Et puis il y a les immanquables scènes de kermesse de fin d’après-midi : Monsieur au comptoir avec les collègues, madame est un peu agacée parce qu’il faut quand même s’occuper des minots hein, mais voilà que voulez-vous, ce n’est pas tous les jours kermesse. On cause de la vie, c’est fête oui aujourd’hui, mais les autres jours ce n’est pas toujours drôle la vie, me dit-on au comptoir, on aimerait des choses plus simples, moins fatigantes. Alors la kermesse, on dirait bien oui tous les jours, tiens.

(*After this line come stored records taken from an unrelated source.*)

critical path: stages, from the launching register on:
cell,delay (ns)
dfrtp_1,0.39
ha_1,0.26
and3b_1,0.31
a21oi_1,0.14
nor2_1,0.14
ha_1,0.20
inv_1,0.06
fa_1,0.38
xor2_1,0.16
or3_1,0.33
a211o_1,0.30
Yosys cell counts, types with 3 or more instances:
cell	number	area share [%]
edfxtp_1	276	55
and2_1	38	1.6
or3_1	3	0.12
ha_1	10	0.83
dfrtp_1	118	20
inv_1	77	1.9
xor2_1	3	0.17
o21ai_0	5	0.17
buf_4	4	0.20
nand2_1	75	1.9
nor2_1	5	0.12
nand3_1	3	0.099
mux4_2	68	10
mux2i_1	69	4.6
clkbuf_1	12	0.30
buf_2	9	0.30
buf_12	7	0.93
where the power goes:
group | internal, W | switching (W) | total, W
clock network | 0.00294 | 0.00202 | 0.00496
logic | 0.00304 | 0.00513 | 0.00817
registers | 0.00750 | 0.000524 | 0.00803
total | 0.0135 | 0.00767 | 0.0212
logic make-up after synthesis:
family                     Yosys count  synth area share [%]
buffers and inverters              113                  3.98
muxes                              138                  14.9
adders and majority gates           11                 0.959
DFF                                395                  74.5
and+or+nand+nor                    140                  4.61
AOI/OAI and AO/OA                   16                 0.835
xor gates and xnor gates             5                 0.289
$ cat config.mk
export PLATFORM = sky130hd
export DESIGN_NAME = pattern_serial_tx_flat
export DESIGN_NICKNAME = d
export VERILOG_FILES = /design/src/rtl/pattern_serial_tx_if.sv /design/src/rtl/pattern_serial_tx.sv /design/src/flat_wrapper.sv
export SDC_FILE = /design/constraint.sdc
export NUM_CORES = 1
export LEC_CHECK = 0
export BUFFER_PORTS_ARGS = -buffer_cell sky130_fd_sc_hd__buf_2
export CAP_MARGIN = 20
export CORE_MARGIN = 8
export CORE_UTILIZATION = 41
export CTS_CLUSTER_DIAMETER = 100
export DETAILED_ROUTE_END_ITERATION = 16
export HOLD_SLACK_MARGIN = 0.06
export MAX_ROUTING_LAYER = met4
export SLEW_MARGIN = 20
export SYNTH_ARGS = -nofsm -noshare
export SYNTH_HDL_FRONTEND = slang
export SYNTH_SLANG_ARGS = --single-unit
$ cat constraint.sdc
create_clock -name clk -period 2.67 [get_ports clk]
set_clock_uncertainty 0.15 [all_clocks]
set_input_delay 0.1335 -clock clk [delete_from_list [all_inputs] [get_ports clk]]
set_output_delay 0.1335 -clock clk [all_outputs]
set_load 0.01 [all_outputs]
$ cat src/rtl/pattern_serial_tx_if.sv
// Purpose: load/pattern request bus and serial output bus of pattern_serial_tx.
// Latency: none (signal bundle only).
// Backpressure: the source holds load until it sees ready; a load while ready=0 is dropped.
// Ports/signals: load, pattern, len, reps (request side); ready, dout, dout_valid, done (transmitter side).
interface pattern_serial_tx_if #(
    parameter int WIDTH = 8,
    parameter int LENW  = 4,
    parameter int REPW  = 4
);
    logic             load;
    logic [WIDTH-1:0] pattern;
    logic [LENW-1:0]  len;
    logic [REPW-1:0]  reps;
    logic             ready;
    logic             dout;
    logic             dout_valid;
    logic             done;

    // master: the block requesting a pattern and consuming the serial stream
    modport master (
        output load, pattern, len, reps,
        input  ready, dout, dout_valid, done
    );

    // slave: the transmitter
    modport slave (
        input  load, pattern, len, reps,
        output ready, dout, dout_valid, done
    );
endinterface

$ cat src/rtl/pattern_serial_tx.sv
// Purpose: shift a captured bit pattern out MSB-first, repeated reps+1 times back-to-back.
// Latency: load accepted at edge N gives the first bit in cycle N+1; done pulses one cycle after the last bit.
// Backpressure: ready=0 for the whole job; a load while busy is ignored, not queued.
// Ports: clk, rst (sync, active-high), bus (slave modport: load/pattern/len/reps in; ready/dout/dout_valid/done out).
module pattern_serial_tx #(
    parameter int WIDTH = 8,
    parameter int LENW  = 4,
    parameter int REPW  = 4
) (
    input  logic                  clk,
    input  logic                  rst,
    pattern_serial_tx_if.slave    bus
);

    typedef enum logic {
        S_IDLE,
        S_SHIFT
    } state_t;

    localparam logic [LENW-1:0]  LEN_MAX = LENW'(WIDTH);
    localparam logic [LENW-1:0]  IDX_ONE = LENW'(1);
    localparam logic [REPW-1:0]  REP_ONE = REPW'(1);
    localparam logic [WIDTH-1:0] BIT_LSB = WIDTH'(1);

    state_t           state_q;
    logic [WIDTH-1:0] pat_q;
    logic [LENW-1:0]  len_q;
    logic [LENW-1:0]  idx_q;
    logic [REPW-1:0]  rep_q;
    logic             ready_q;
    logic             dout_q;
    logic             vld_q;
    logic             done_q;

    logic [LENW-1:0]  len_eff_d;
    logic [LENW-1:0]  idx_d;
    logic [WIDTH-1:0] bit_src_d;
    logic             bit_d;

    // Next bit index and the bit it selects. In IDLE this looks at the live
    // inputs so the first bit can be registered on the accepting edge; in
    // SHIFT it looks only at the captured pattern.
    always_comb begin
        len_eff_d = bus.len;
        if (bus.len == '0 || bus.len > LEN_MAX) begin
            len_eff_d = LEN_MAX;
        end

        bit_src_d = pat_q;
        idx_d     = idx_q - IDX_ONE;
        if (state_q == S_IDLE) begin
            bit_src_d = bus.pattern;
            idx_d     = len_eff_d - IDX_ONE;
        end else if (idx_q == '0) begin
            // wrap to the MSB of the next repetition, no gap
            idx_d = len_q - IDX_ONE;
        end

        bit_d = |(bit_src_d & (BIT_LSB << idx_d));
    end

    always_ff @(posedge clk) begin
        if (rst) begin
            state_q <= S_IDLE;
            pat_q   <= '0;
            len_q   <= '0;
            idx_q   <= '0;
            rep_q   <= '0;
            ready_q <= 1'b1;
            dout_q  <= 1'b0;
            vld_q   <= 1'b0;
            done_q  <= 1'b0;
        end else begin
            case (state_q)
                S_IDLE: begin
                    done_q <= 1'b0;
                    if (bus.load) begin
                        pat_q   <= bus.pattern;
                        len_q   <= len_eff_d;
                        idx_q   <= idx_d;
                        rep_q   <= bus.reps;
                        state_q <= S_SHIFT;
                        ready_q <= 1'b0;
                        vld_q   <= 1'b1;
                        dout_q  <= bit_d;
                    end else begin
                        ready_q <= 1'b1;
                        vld_q   <= 1'b0;
                        dout_q  <= 1'b0;
                    end
                end
                S_SHIFT: begin
                    if (idx_q != '0 || rep_q != '0) begin
                        idx_q  <= idx_d;
                        dout_q <= bit_d;
                        // repeat counter only moves at a pass boundary and never wraps
                        if (idx_q == '0) begin
                            rep_q <= rep_q - REP_ONE;
                        end
                    end else begin
                        state_q <= S_IDLE;
                        ready_q <= 1'b1;
                        vld_q   <= 1'b0;
                        dout_q  <= 1'b0;
                        done_q  <= 1'b1;
                    end
                end
                default: begin
                    state_q <= S_IDLE;
                end
            endcase
        end
    end

    assign bus.ready      = ready_q;
    assign bus.dout       = dout_q;
    assign bus.dout_valid = vld_q;
    assign bus.done       = done_q;

endmodule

A l’autre bout du village, c’est aussi jour de fête, à la maison du port. C’est assez différent, des gens qui écrivent des bouquins viennent causer, un autre registre que la kermesse, on y raconte des histoires de psychanalyse et de littérature autour de Robert Walser et Antonin Artaud. Cela peut paraître un peu raide à première vue mais c’est finalement bien raconté, assez drôle par moment. L’assemblée venue suivre les discussions est jolie à observer, des hochements de tête sérieux et affirmatifs accompagnent les paroles des spécialistes de la question, genre : « Oui, bien sûr nous savons tout cela »... Au fond de la salle, mon voisin Eric me rejoint et demande : « Qu’est ce qu’il se passe ici ? ». « C’est une conférence sur Antonin Artaud », il me relance, « ah oui, c’est lequel Antonin Artaud ? ». Je lui réponds : « Antonin Artaud, c’est un peu tout le monde ».